*To do*. Each entry must appear again exactly as it does in the source.

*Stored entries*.
-*-

===== src/design/rdcp_pkg.sv =====
// Shared types and constants for the register dump command parser.
package rdcp_pkg;

  typedef struct packed {
    logic [7:0] data_byte;
    logic       last_byte;
  } in_word_t;

  typedef struct packed {
    logic [3:0]  action;
    logic [7:0]  reg_address;
    logic [7:0]  reg_value;
    logic [16:0] wait_ticks;
    logic        burst_end;
    logic [15:0] tick_resolution;
  } out_word_t;

  typedef enum logic [3:0] {
    ACT_WRITE     = 4'd0,
    ACT_BURST     = 4'd1,
    ACT_CHIP_SEL  = 4'd2,
    ACT_HW_RESET  = 4'd3,
    ACT_FLUSH     = 4'd4,
    ACT_WAIT      = 4'd5,
    ACT_HEADER_OK = 4'd6,
    ACT_BAD_MAGIC = 4'd7,
    ACT_BAD_HDR   = 4'd8,
    ACT_BAD_CMD   = 4'd9
  } action_e;

  // Classified result waiting for the back end; aux_hi/aux_lo carry the
  // wait count or the resolution before formatting.
  typedef struct packed {
    action_e    action;
    logic [7:0] reg_address;
    logic [7:0] reg_value;
    logic [7:0] aux_hi;
    logic [7:0] aux_lo;
    logic       burst_end;
  } qent_t;

  typedef struct packed {
    logic       full;
    logic       empty;
    logic [4:0] level;
  } qstat_t;

  localparam logic [7:0] CMD_NOP       = 8'h00;
  localparam logic [7:0] CMD_WRITE     = 8'h01;
  localparam logic [7:0] CMD_BURST     = 8'h02;
  localparam logic [7:0] CMD_CHIP_SEL  = 8'h80;
  localparam logic [7:0] CMD_HW_RESET  = 8'hf0;
  localparam logic [7:0] CMD_FLUSH     = 8'hf8;
  localparam logic [7:0] CMD_WAIT_A    = 8'hfd;
  localparam logic [7:0] CMD_WAIT_B    = 8'hfe;
  localparam logic [7:0] CMD_WAIT_ONE  = 8'hff;

  localparam logic [3:0] HDR_LAST      = 4'd15;
  localparam logic [3:0] HDR_PAD_FIRST = 4'd6;
  localparam logic [3:0] HDR_RES_LO    = 4'd8;
  localparam logic [3:0] HDR_RES_HI    = 4'd9;

  function automatic logic [7:0] magic_byte(input logic [2:0] idx);
    logic [7:0] b;
    case (idx)
      3'd0:    b = 8'h59;
      3'd1:    b = 8'h4D;
      3'd2:    b = 8'h46;
      3'd3:    b = 8'h38;
      3'd4:    b = 8'h32;
      3'd5:    b = 8'h35;
      default: b = 8'h00;
    endcase
    return b;
  endfunction

endpackage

-*-

*Response to this exercise*.
===== src/design/rdcp_pkg.sv =====
// Shared types and constants for the register dump command parser.
package rdcp_pkg;

  typedef struct packed {
    logic [7:0] data_byte;
    logic       last_byte;
  } in_word_t;

  typedef struct packed {
    logic [3:0]  action;
    logic [7:0]  reg_address;
    logic [7:0]  reg_value;
    logic [16:0] wait_ticks;
    logic        burst_end;
    logic [15:0] tick_resolution;
  } out_word_t;

  typedef enum logic [3:0] {
    ACT_WRITE     = 4'd0,
    ACT_BURST     = 4'd1,
    ACT_CHIP_SEL  = 4'd2,
    ACT_HW_RESET  = 4'd3,
    ACT_FLUSH     = 4'd4,
    ACT_WAIT      = 4'd5,
    ACT_HEADER_OK = 4'd6,
    ACT_BAD_MAGIC = 4'd7,
    ACT_BAD_HDR   = 4'd8,
    ACT_BAD_CMD   = 4'd9
  } action_e;

  // Classified result waiting for the back end; aux_hi/aux_lo carry the
  // wait count or the resolution before formatting.
  typedef struct packed {
    action_e    action;
    logic [7:0] reg_address;
    logic [7:0] reg_value;
    logic [7:0] aux_hi;
    logic [7:0] aux_lo;
    logic       burst_end;
  } qent_t;

  typedef struct packed {
    logic       full;
    logic       empty;
    logic [4:0] level;
  } qstat_t;

  localparam logic [7:0] CMD_NOP       = 8'h00;
  localparam logic [7:0] CMD_WRITE     = 8'h01;
  localparam logic [7:0] CMD_BURST     = 8'h02;
  localparam logic [7:0] CMD_CHIP_SEL  = 8'h80;
  localparam logic [7:0] CMD_HW_RESET  = 8'hf0;
  localparam logic [7:0] CMD_FLUSH     = 8'hf8;
  localparam logic [7:0] CMD_WAIT_A    = 8'hfd;
  localparam logic [7:0] CMD_WAIT_B    = 8'hfe;
  localparam logic [7:0] CMD_WAIT_ONE  = 8'hff;

  localparam logic [3:0] HDR_LAST      = 4'd15;
  localparam logic [3:0] HDR_PAD_FIRST = 4'd6;
  localparam logic [3:0] HDR_RES_LO    = 4'd8;
  localparam logic [3:0] HDR_RES_HI    = 4'd9;

  function automatic logic [7:0] magic_byte(input logic [2:0] idx);
    logic [7:0] b;
    case (idx)
      3'd0:    b = 8'h59;
      3'd1:    b = 8'h4D;
      3'd2:    b = 8'h46;
      3'd3:    b = 8'h38;
      3'd4:    b = 8'h32;
      3'd5:    b = 8'h35;
      default: b = 8'h00;
    endcase
    return b;
  endfunction

endpackage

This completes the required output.